Neil's News

JS Polyfills

31 May 2017

Are you writing a JavaScript interpreter? Are you dismayed by the large number of functions you will have to write in order to support the standard environment (e.g. parseInt, Array.prototype.push, String.prototype.substring)? If so, then here are over 50 polyfills that will save you a bunch of work.

Yes, this is pretty good evidence that I'm involved in writing yet another JavaScript interpreter. It's also the reason this blog has been pretty quiet over the past few months. In the process I've accumulated some wonderful "WAT" code samples for JavaScript. Have fun with these three:

The letter 'ß' is a German equivalent for a double 's'. It also has a capital equivalent, 'ẞ'. In Firefox and Chrome 'ẞ'.toLowerCase() → 'ß' which makes sense. But in Firefox 'ß'.toUpperCase() → 'ß' and in Chrome 'ß'.toUpperCase() → 'SS'. This is an interesting case where toUpperCase and toLowerCase do not round-trip, and different browsers do so differently.

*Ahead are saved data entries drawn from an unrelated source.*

### src/rtl/page_load_buffer.sv
module page_load_buffer #(
  parameter int ADDR_W      = 15,
  parameter int DATA_W      = 8,
  parameter int OFFS_W      = 6,
  parameter int LOAD_WINDOW = 18750,
  parameter int PROG_CYCLES = 1250000,
  parameter int WAKE_CYCLES = 1250000
) (
  input  logic                                clk,
  input  logic                                rst_n,
  input  logic                                wr_en,
  input  logic                                chip_en,
  input  logic                                out_en,
  input  logic                                unlock_grant,
  input  logic [ADDR_W-1:0]                   wr_addr,
  input  logic [DATA_W-1:0]                   wr_data,
  output logic                                busy,
  output logic                                page_err,
  output logic                                prog_done,
  output logic                                commit_stb,
  output logic [ADDR_W-OFFS_W-1:0]            commit_page,
  output logic [(1<<OFFS_W)*DATA_W-1:0]       commit_data,
  output logic [(1<<OFFS_W)-1:0]              commit_mask
);
  localparam int BYTES  = 1 << OFFS_W;
  localparam int PAGE_W = ADDR_W - OFFS_W;
  localparam int MAX_A  = (WAKE_CYCLES > PROG_CYCLES) ? WAKE_CYCLES : PROG_CYCLES;
  localparam int MAX_C  = (MAX_A > LOAD_WINDOW) ? MAX_A : LOAD_WINDOW;
  localparam int CNT_W  = $clog2(MAX_C + 1);
  localparam logic [CNT_W-1:0] WAKE_END = CNT_W'(WAKE_CYCLES - 1);
  localparam logic [CNT_W-1:0] LOAD_END = CNT_W'(LOAD_WINDOW - 1);
  localparam logic [CNT_W-1:0] PROG_END = CNT_W'(PROG_CYCLES - 1);

  typedef enum logic [1:0] {S_WAKE, S_IDLE, S_LOAD, S_PROG} state_t;

  state_t                   state;
  logic [CNT_W-1:0]         cnt;
  logic [PAGE_W-1:0]        page_q;
  logic [BYTES-1:0]         mask_q;
  logic [BYTES*DATA_W-1:0]  buf_q;
  logic                     err_q;

  logic              wr_ok, take_first, take_next, stray, take;
  logic [PAGE_W-1:0] in_page;
  logic [OFFS_W-1:0] in_offs;

  assign wr_ok      = wr_en && chip_en && !out_en;
  assign in_page    = wr_addr[ADDR_W-1:OFFS_W];
  assign in_offs    = wr_addr[OFFS_W-1:0];
  assign take_first = (state == S_IDLE) && wr_ok && unlock_grant;
  assign take_next  = (state == S_LOAD) && wr_ok && (in_page == page_q);
  assign stray      = (state == S_LOAD) && wr_ok && (in_page != page_q);
  assign take       = take_first || take_next;

  always_ff @(posedge clk or negedge rst_n) begin
    if (!rst_n) begin
      state  <= S_WAKE;
      cnt    <= '0;
      page_q <= '0;
      mask_q <= '0;
      err_q  <= 1'b0;
    end else begin
      if (stray) err_q <= 1'b1;
      case (state)
        S_WAKE: begin
          if (cnt == WAKE_END) begin
            state <= S_IDLE;
            cnt   <= '0;
          end else cnt <= cnt + 1'b1;
        end
        S_IDLE: begin
          if (wr_ok) begin
            cnt <= '0;
            if (unlock_grant) begin
              state  <= S_LOAD;
              page_q <= in_page;
            end else state <= S_PROG;
          end
        end
        S_LOAD: begin
          if (take_next) cnt <= '0;
          else if (cnt == LOAD_END) begin
            state <= S_PROG;
            cnt   <= '0;
          end else cnt <= cnt + 1'b1;
        end
        default: begin
          if (cnt == PROG_END) begin
            state  <= S_IDLE;
            cnt    <= '0;
            mask_q <= '0;
            page_q <= '0;
          end else cnt <= cnt + 1'b1;
        end
      endcase
      if (take) mask_q[in_offs] <= 1'b1;
    end
  end

  always_ff @(posedge clk) begin
    for (int i = 0; i < BYTES; i++)
      if (take && in_offs == OFFS_W'(i))
        buf_q[i*DATA_W +: DATA_W] <= wr_data;
  end

  assign busy        = (state == S_WAKE) || (state == S_PROG);
  assign prog_done   = (state == S_PROG) && (cnt == PROG_END);
  assign commit_stb  = prog_done && (|mask_q);
  assign commit_page = page_q;
  assign commit_data = buf_q;
  assign commit_mask = mask_q;
  assign page_err    = err_q;
endmodule

### config.mk
export PLATFORM = sky130hd
export DESIGN_NAME = page_load_buffer
export DESIGN_NICKNAME = d
export VERILOG_FILES = /design/src/rtl/page_load_buffer.sv
export SDC_FILE = /design/constraint.sdc
export NUM_CORES = 1
export LEC_CHECK = 0
export ABC_AREA = 1
export BUFFER_PORTS_ARGS = -buffer_cell sky130_fd_sc_hd__buf_2
export CAP_MARGIN = 10
export CORE_AREA = 4 4 240 242
export DETAILED_ROUTE_END_ITERATION = 7
export DIE_AREA = 0 0 244 246
export GPL_TIMING_DRIVEN = 1
export PLACE_DENSITY = 0.67
export SLEW_MARGIN = 40
export SYNTH_ARGS = -nofsm -noshare
export SYNTH_HDL_FRONTEND = slang
export SYNTH_SLANG_ARGS = --single-unit
export TNS_END_PERCENT = 50
### constraint.sdc
create_clock -name clk -period 2.37 [get_ports clk]
set_input_delay 0.237 -clock clk [delete_from_list [all_inputs] [get_ports clk]]
set_output_delay 0.237 -clock clk [all_outputs]
set_load 0.02 [all_outputs]
# --- Word-level counts from Yosys, hierarchy flattened ---
# Cells that the tools add are included.
word_totals:
  out_inout_bits: 589
  wordCells: 254
  regBits: 609
classes:
  muxes: 20
  n_eq_ne: 74
  magnitude_cmp: 2
  bitwise_logic: 2
  addsub: 1
  reduce_logical: 86
ops:
  columns: ["op", "n"]
  rows:
  - ["== test 6 bit (second input constant)", 32]
  - ["two-way mux 64 bit", 3]
  - ["== test 6 x 5 -> 1 bit (second input constant)", 16]
  - ["two-way mux 21 bit", 4]
  - ["logical AND 1 bit", 74]
  - ["bitwise OR 64 bit", 1]
  - ["OR reduction 64 bit", 1]
  - ["== test 6 x 4 -> 1 bit (second input constant)", 8]
  - ["one-hot mux 21 bit (2 select lines)", 1]
  - ["two-way mux 9 bit", 3]
  - ["== test 6 x 3 -> 1 bit (second input constant)", 4]
  - ["adder 21 x 1 -> 21 bit (second input constant)", 1]
  - ["== test 21 x 15 -> 1 bit (second input constant)", 1]
  - ["== test 21 bit (second input constant)", 1]
  - ["one-hot mux 9 bit (2 select lines)", 1]
  - ["== test 6 x 2 -> 1 bit (second input constant)", 2]
  - ["== test 9 bit", 1]
  - ["!= test 9 bit", 1]
  - ["two-way mux 2 bit", 4]
  - ["AND reduction 4 bit", 2]
  - ["less-than comparator 6 x 7 -> 1 bit (second input constant)", 1]
  - ["demux 1 bit (select 6 bit)", 1]
  - ["== test 6 x 1 -> 1 bit (second input constant)", 1]
  - [">= comparator 6 x 1 -> 1 bit (second input constant)", 1]
  - ["15 further kinds", 20]

# --- Longest topological paths before layout ---
# Gate-level depths: netlist of run 1.
depth:
  depth_word: 6
  depth_mapped: 13

# --- Least setup slack after synthesis of run 1 ---
# OpenSTA, ideal clock, no wires.
synth_timing:
  kind: "register -> register"
  startpoint: "register page_q[7], in the netlist commit_page[7]"
  endpoint: "register buf_q[272], in the netlist commit_data[272], enable pin"
  arrival_ns: 1.739
  setup_slack_ns: 0.261
  path_stages_with_launch: 12
  n_path_buf: 1
  setup_ns: 0.370
  path_cell_list: "dfrtp_1 -> inv_1 -> nand2_1 -> nand2_1 -> nor2_1 -> nand2_1 -> nor2_2 -> nand3_2 -> nand2_2 -> buf_6 -> nand2_2 -> nor2_1"
synth_via:
  elab_chain_cells: 4
synth_rtl:
  columns: ["element", "line", "source"]
  rows:
  - ["start: declaration", "38", "logic [PAGE_W-1:0] page_q;"]
  - ["start signal: assignment", "76", "page_q <= in_page;"]
  - ["== test 9 bit", "51", "assign take_next = (state == S_LOAD) && wr_ok && (in_page == page_q);"]
  - ["logical AND 1 bit", "51", null]
  - ["logical OR 1 bit", "53", "assign take = take_first || take_next;"]
  - ["logical AND 1 bit", "102", "if (take && in_offs == OFFS_W'(i))"]
  - ["end signal: indexed assignment", "103", "buf_q[i*DATA_W +: DATA_W] <= wr_data;"]
  - ["end: declaration", "40", "logic [BYTES*DATA_W-1:0] buf_q;"]
# Every way passes these cells.
# A chain may end at the register's enable or synchronous reset.

# --- Worst setup path in the final report of run 1 ---
layout_timing:
  startpoint: "register cnt[0]"
  endpoint: "output port commit_stb"
layout_via:
  elab_chain_cells: 3
layout_rtl:
  columns: ["element", "line", "source"]
  rows:
  - ["start: declaration", "37", "logic [CNT_W-1:0] cnt;"]
  - ["start signal: assignment", "69", "end else cnt <= cnt + 1'b1;"]
  - ["start signal: assignment", "85", "end else cnt <= cnt + 1'b1;"]
  - ["start signal: assignment", "93", "end else cnt <= cnt + 1'b1;"]
  - ["== test 21 bit", "107", "assign prog_done = (state == S_PROG) && (cnt == PROG_END);"]
  - ["logical AND 1 bit", "107", null]
  - ["logical AND 1 bit", "108", "assign commit_stb = prog_done && (|mask_q);"]
  - ["end: declaration", "20", "output logic commit_stb,"]
# Every way passes these cells.

==> flow_metrics.env, run 1 <==
export IMPL_multi_input_area_sq_um=2576
export IMPL_min_period_over_period=0.9592
export IMPL_cp_max_fo=3
export IMPL_dp_cells=2680
export IMPL_rows=86
export IMPL_via_per_inst=4.782
export IMPL_yosysSeqAreaShare=0.8567
export IMPL_arrival_ns=2.04
export IMPL_worst_path_buf_inv=1
export IMPL_cts_buffer_depth=3
export IMPL_synth_seq_cells=609
export IMPL_n_antenna_cell=0
export IMPL_regArea_sq_um=17800
export IMPL_finalPower_mw=22.07
export IMPL_gr_usage_all_layers=0.2164
export IMPL_via_count=13460
export IMPL_ir_drop_mv=0.6434
export IMPL_synth_ff_type="edfxtp_1"
export IMPL_synth_edf_count=512
export IMPL_syn_inst=1256
export IMPL_clock_latency_ns=0.60
export IMPL_synth_top_area_share=0.7399
export IMPL_grt_pass1_wl_mm=95.13
export IMPL_cts_tree="done"
export IMPL_cts_root_buf="clkbuf_16"
export IMPL_crit_family="simple AND/OR/NAND/NOR gates"
export IMPL_post_route_util=0.5052
export IMPL_slew_viol_final=0
export IMPL_start_kind="flip-flop"
export IMPL_slowest_stage="dfrtp_1"
export IMPL_worstPathRequired_ns=2.13
export IMPL_drive_gt1_frac=0.4127
export IMPL_fill_cells=4649
export IMPL_antenna_left=0
export IMPL_synth_nets=1291
export IMPL_hp_class="in2reg"
export IMPL_power_density_nw_per_um2=792.9
export IMPL_wl_per_cell_microns=23.81
export IMPL_path_cells="ha_2 -> nand2_2 -> nor2_4 -> nand4_4 -> nor2_4 -> nand3_2 -> a21oi_2 -> buf_6"
export IMPL_yosys_top_cells_area="edfxtp_1 74%, dfrtp_1 12%, nand2_1 3.5%, nand3_1 2.0%, nor2_1 2.0%"
export IMPL_grt_max_degree=72
export IMPL_synth_cell_area_sq_um=20780
export IMPL_drc=0
export IMPL_hold_ws_ns=0.06883
export IMPL_async_reset_ff_frac=0.1593
export IMPL_finalHoldViolCount=0
export IMPL_tns_ns=0
export IMPL_maxSlewHeadroom=0.5236
export IMPL_placed_area_sq_um=25430
export IMPL_end_kind="primary output"
export IMPL_status="completed"
export IMPL_first_iter_violations=966
export IMPL_pre_cts_ws_ns=-0.08458
export IMPL_antenna_found_initial=3
export IMPL_tightest_slew_ns=0.7145
export IMPL_gp_congestion=0.8565
export IMPL_area_growth_pct=33.93
export IMPL_drt_wl_total_mm=67.02
export IMPL_yosysTopAreaCell="edfxtp_1"
export IMPL_io_buffers=617
export IMPL_syn_area_per_cell_sq_um=16.54
export IMPL_dp_hpwl_mm=46.87
export IMPL_cts_sinks=609
export IMPL_htree_levels=3
export IMPL_timing_final_ws_setup_ns=0.09681
export IMPL_numCtsBuffers=66
export IMPL_core_area_sq_um=55090
export IMPL_io_pins=618
export IMPL_max_cap_viol_count=0
export IMPL_ys_warn_count=0
export IMPL_fp_dieH_microns=246
export IMPL_clock_skew_ns=0.01681
export IMPL_overflow=0
export IMPL_path_common_cell="nor2_4"
export IMPL_leakagePower_nw=11.24
export IMPL_die_width_microns=244
export IMPL_cp_slowest_stage_delay_ns=0.35
export IMPL_dr_pass1_iters=5
export IMPL_synth_cell_types=36
export IMPL_die_area_sq_um=60020
export IMPL_fmax_mhz=439.9
export IMPL_final_cell_area_sq_um=27830
export IMPL_period_minus_slack_ns=2.273
export IMPL_final_net_count=2050
export IMPL_layout_cells_non_filler=2815
export IMPL_initial_core_util=0.3772
export IMPL_setup_worst_path_class="reg2out"
export IMPL_grt_pass1_vias=13630
export IMPL_setup_viol=0
export IMPL_clkTransAtPathRegs_ns=0.06
-- cell families (layout without fill, tap and decap cells) --
| logic type | Yosys count | after routing | share of synthesized area |
|---|---|---|---|
| buffers and inverters | 126 | 937 | 0.02523 |
| xor gates and xnor gates | 18 | 18 | 0.007587 |
| and+or+nand+nor | 435 | 435 | 0.09110 |
| DFF | 609 | 609 | 0.8567 |
| AOI/OAI and AO/OA | 62 | 62 | 0.01578 |
| adders and majority gates | 6 | 6 | 0.003613 |
-- final cells by class --
cell class | count | share of cell area
inverters | 99 | 0.01335
multi-input cells | 521 | 0.09257
clock inverters | 41 | 0.01529
clock buffers | 79 | 0.06146
repair buffers | 718 | 0.1440
well taps | 748 | 0.03363
flip-flops and latches | 609 | 0.6397
-- cell usage in the layout, fill, tap and decap left out, types with 2 or more instances in the layout --
cell and instances:
nor4_1 6, inv_1 93, inv_2 5, buf_2 615, xnor2_1 7, clkbuf_16 66, xor2_1 11, dlygate4sd3_1 10
clkinv_1 12, nor3_1 3, dfrtp_1 97, o22ai_1 3, clkbuf_1 12, buf_4 81, nor2_2 12, o21bai_1 2
edfxtp_1 512, inv_6 3, o21ai_0 24, clkinv_8 2, o21ai_1 27, clkinv_2 11, bufinv_16 5, nand3_1 83
buf_12 10, nor2_1 98, ha_1 5, nand2_1 193, nand2_2 9, a21oi_1 2, nor2_4 5, inv_16 2
clkinvlp_4 4, nor3_2 2, nand3_2 4, nand4_1 9, nor4_2 3, buf_6 2, or2_2 2
-- power by group --
part	leakage (nW)	switching [mW]	internal (mW)
Combinational	4.64	0.346	0.0937
Sequential	5.56	0.000361	11.6
Clock	1.03	4.21	5.80
Total	11.2	4.56	17.5
-- registers in the layout (all words and copies together) (netlist names) --
| signal | flops |
|---|---|
| commit_data | 512 |
| commit_mask | 64 |
| cnt | 21 |
| commit_page | 9 |
| state | 2 |
| page_err | 1 |
-- synthesized netlist by cell type, types with 10 or more instances --
cell type    n
edfxtp_1   512
nor4_1      10
clkbuf_1    13
xor2_1      11
nand3_1     85
dfrtp_1     97
nand2_2     10
nor2_1     108
inv_1       93
o21ai_0     24
nand2_1    193
o21ai_1     27
-- layer usage --
metal	GRT usage	share of wire	wire [microns]	vias up
met5	0	0.00051	34	-
met4	0.09755	0.045	3015	6
met3	0.06650	0.086	5774	142
met2	0.3668	0.50	33320	645
met1	0.2552	0.37	24870	6697
li1	-	-	-	5970
-- worst reg2reg max path: stages, from the launching register on --
cell	delay, ns
dfrtp_1	0.38
inv_1	0.09
ha_1	0.20
inv_1	0.08
nor2_1	0.17
nand3_2	0.16
nand2_8	0.15
buf_12	0.14
inv_2	0.14
nor2_2	0.22
buf_4	0.21
-- repair_timing --
item | CTS | global route
hold endpoints to repair | 74 | 0
hold buffers | 10 | 0
pin swaps | 2 | 2
setup buffers | 2 | 3
resized for setup | 15 | 14
endpoints found under the setup margin | 49 | 425
-- final timing paths --
check                                startpoint                         end  cells past startpoint  slack, ns
setup / recovery             cnt[0]$_DFFE_PN0N_                  commit_stb                      8        0.1
hold / removal                       wr_data[0]  commit_data[400]$_DFFE_PP_                      1       0.07
setup reg to reg           state[0]$_DFFE_PN0P_  commit_data[396]$_DFFE_PP_                     10       0.12
hold reg to reg            page_err$_DFFE_PN0P_        page_err$_DFFE_PN0P_                      1       0.47
max in group asynchronous                 rst_n   commit_mask[40]$_DFF_PN0_                      3       1.52
min in group asynchronous                 rst_n    commit_mask[4]$_DFF_PN0_                      2       0.10
Power figures use the tool's default switching activity.
==> run 2, diff against run 1 <==
--- a/config.mk
+++ b/config.mk
@@ -12,6 +12,7 @@
 export DETAILED_ROUTE_END_ITERATION = 7
 export DIE_AREA = 0 0 244 246
 export GPL_TIMING_DRIVEN = 1
+export MAX_ROUTING_LAYER = met4
 export PLACE_DENSITY = 0.67
 export SLEW_MARGIN = 40
 export SYNTH_ARGS = -nofsm -noshare
==> run 2 against run 1 <==
Net effect: sequential power is essentially flat; power is essentially flat; non-clock buffer count is the same; flip-flop and latch count is the same; sequential share of layout area is essentially flat; worst hold slack gained 0.0024 ns; utilization is essentially flat; clock-buffer cell count is the same; first-iteration DRC count shrank 0.83%; largest cell class unchanged; largest power group unchanged.
==> flow_metrics.env, run 2 (same netlist as run 1, synthesis figures left out) <==
export IMPL_status="completed"
export IMPL_finalHoldViolCount=0
export IMPL_grt_pass1_vias=13670
export IMPL_fmax_mhz=439.8
export IMPL_drc=0
export IMPL_antenna_found_initial=1
export IMPL_grt_max_degree=72
export IMPL_regArea_sq_um=17800
export IMPL_cts_tree="done"
export IMPL_dp_cells=2680
export IMPL_io_pins=618
export IMPL_path_common_cell="nor2_4"
export IMPL_antenna_left=0
export IMPL_grt_pass1_wl_mm=95.01
export IMPL_path_cells="ha_2 -> nand2_2 -> nor2_4 -> nand4_4 -> nor2_4 -> nand3_2 -> a21oi_2 -> buf_6"
export IMPL_io_buffers=617
export IMPL_setup_viol=0
export IMPL_end_kind="primary output"
export IMPL_slowest_stage="dfrtp_1"
export IMPL_via_per_inst=4.777
export IMPL_power_density_nw_per_um2=793.3
export IMPL_final_cell_area_sq_um=27840
export IMPL_critPathLaunch="cnt[0]$_DFFE_PN0N_"
export IMPL_largest_register_ff_count=512
export IMPL_slew_viol_final=0
export IMPL_cts_buffer_depth=3
export IMPL_cp_slowest_stage_delay_ns=0.36
export IMPL_final_common_cell="buf_2"
export IMPL_core_area_sq_um=55090
export IMPL_placed_area_sq_um=25430
export IMPL_r2r_cells=10
export IMPL_clkTransAtPathRegs_ns=0.06
export IMPL_rows=86
export IMPL_ir_drop_mv=0.6454
export IMPL_multi_input_area_sq_um=2581
export IMPL_htree_levels=3
export IMPL_die_area_sq_um=60020
export IMPL_dr_pass1_iters=5
export IMPL_cts_root_buf="clkbuf_16"
export IMPL_maxSlewHeadroom=0.5334
export IMPL_whs_path_depth=1
export IMPL_start_kind="flip-flop"
export IMPL_overflow=0
export IMPL_hp_class="in2reg"
export IMPL_clock_latency_ns=0.60
export IMPL_drt_wl_total_mm=66.95
export IMPL_reg2reg_slack_ns=0.16
export IMPL_via_count=13450
export IMPL_cp_max_fo=3
export IMPL_wl_per_cell_microns=23.77
export IMPL_finalPower_mw=22.08
export IMPL_most_common_layout_cells="615 x buf_2, 512 x edfxtp_1, 193 x nand2_1"
export IMPL_first_iter_violations=958
export IMPL_numCtsBuffers=66
export IMPL_initial_core_util=0.3772
export IMPL_hold_ws_ns=0.07120
export IMPL_max_cap_viol_count=0
export IMPL_gp_congestion=0.8702
export IMPL_tightest_slew_ns=0.6999
export IMPL_dp_hpwl_mm=46.87
export IMPL_drive_gt1_frac=0.4127
export IMPL_fill_cells=4644
export IMPL_die_width_microns=244
export IMPL_min_delay_worst_endpoint="commit_data[400]$_DFFE_PP_"
export IMPL_worstPathRequired_ns=2.13
export IMPL_clock_skew_ns=0.01611
export IMPL_timing_rr_end="commit_data[191]$_DFFE_PP_"
export IMPL_worstReg2RegStart="state[0]$_DFFE_PN0P_"
export IMPL_final_net_count=2050
export IMPL_arrival_ns=2.04
export IMPL_min_period_over_period=0.9595
export IMPL_setup_worst_path_class="reg2out"
export IMPL_leakagePower_nw=11.24
export IMPL_fp_dieH_microns=246
export IMPL_area_growth_pct=33.97
export IMPL_layout_cells_non_filler=2816
export IMPL_cts_sinks=609
export IMPL_period_minus_slack_ns=2.274
export IMPL_min_from="wr_data[0]"
export IMPL_gr_usage_all_layers=0.2227
run 2: report_power, final:
part / total (mW) / internal [mW] / switching (mW)
registers: 11.6 / 11.6 / 0.000334
clock network: 10.0 / 5.80 / 4.23
logic: 0.439 / 0.0937 / 0.345
run 2: what timing repair did:
| action | 4_1_cts | 5_1_grt |
|---|---|---|
| endpoints found under the setup margin | 49 | 422 |
| resized for setup | 15 | 15 |
| pin swaps | 2 | 2 |
| hold buffers | 10 | 0 |
| buffers inserted | 2 | 3 |
| endpoints found under the hold margin | 74 | 0 |
run 2: how the worst max path moves through the flow:
stage,to,slack [ns],cells after the start
floorplan,commit_data[272]$_DFFE_PP_,0.26,11
global placement,commit_data[7]$_DFFE_PP_,-0.04,10
detailed placement,commit_data[6]$_DFFE_PP_,-0.08,10
CTS,commit_stb,0.008,7
global route,commit_data[186]$_DFFE_PP_,-0.003,10
finish,commit_stb,0.1,8
run 2: critical path, delay by kind of cell, from the launching register on:
| family | cells | cell delay, ns |
|---|---|---|
| AO/OA/AOI/OAI | 1 | 0.18 |
| adder cells (fa/ha/maj) | 1 | 0.21 |
| buffers and inverters | 1 | 0.14 |
| flip-flops | 1 | 0.36 |
| AND/OR/NAND/NOR | 5 | 0.56 |
run 2: layout make-up:
class,count,area share
Sequential cell,609,0.6395
Timing Repair Buffer,718,0.1440
Multi-Input combinational cell,521,0.09272
Clock buffer,79,0.06144
Tap cell,748,0.03362
Clock inverter,41,0.01528
Inverter,99,0.01335
Antenna cell,1,0.00008989
run 2: stage by stage:
stage,worst slack (ns),util,setup TNS [ns]
6_report,0.09598,0.5053,0
5_1_grt,-0.003387,0.5053,-0.01233
4_1_cts,0.007706,0.5037,0
3_5_place_dp,-0.08458,0.4615,-1.871
3_3_place_gp,-0.03966,0.4615,-0.4796
2_1_floorplan,0.2612,-,0
run 2: per-layer routing:
metal  vias to the layer above  routed length, microns  GRT usage
met2                       680                   33190     0.3668
li1                       5970                       -          -
met4                         0                    2960    0.09806
met3                       138                    5558    0.06019
met1                      6665                   25240     0.2588
met5                         -                       0          -
==> run 3, diff against run 2 <==
--- a/config.mk
+++ b/config.mk
@@ -8,12 +8,14 @@
 export ABC_AREA = 1
 export BUFFER_PORTS_ARGS = -buffer_cell sky130_fd_sc_hd__buf_2
 export CAP_MARGIN = 10
-export CORE_AREA = 4 4 240 242
+export CELL_PAD_IN_SITES_DETAIL_PLACEMENT = 0
+export CELL_PAD_IN_SITES_GLOBAL_PLACEMENT = 2
+export CORE_AREA = 4 4 297 211
 export DETAILED_ROUTE_END_ITERATION = 7
-export DIE_AREA = 0 0 244 246
+export DIE_AREA = 0 0 301 215
 export GPL_TIMING_DRIVEN = 1
 export MAX_ROUTING_LAYER = met4
-export PLACE_DENSITY = 0.67
+export PLACE_DENSITY = 0.84
 export SLEW_MARGIN = 40
 export SYNTH_ARGS = -nofsm -noshare
 export SYNTH_HDL_FRONTEND = slang
==> run 3 against run 2 <==
Net effect: utilization decreased by 3.9 points; cell count up 2.3%; routed wire length rose by 9.7%; fmax decreased by 1.3%; clock-buffer cell count shrank 10; register-to-register slack about the same.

String's split function returns an array of parts, up to an optional limit. For example 'a,b,c,d,e'.split(',', 3) → ['a', 'b', 'c']. But if you want all the parts, Infinity will not do what you expect: 'a,b,c,d,e'.split(',', Infinity) → []

And finally, what does the following code do?

  function foo() {
    for (var i = 0; i < 10; i++) {
      try {
        return i;
      } finally {
        continue;
      }
    }
    return i;
  }
  foo();

For reference, Python treats a 'continue' in a 'finally' clause to be a syntax error. JavaScript does not.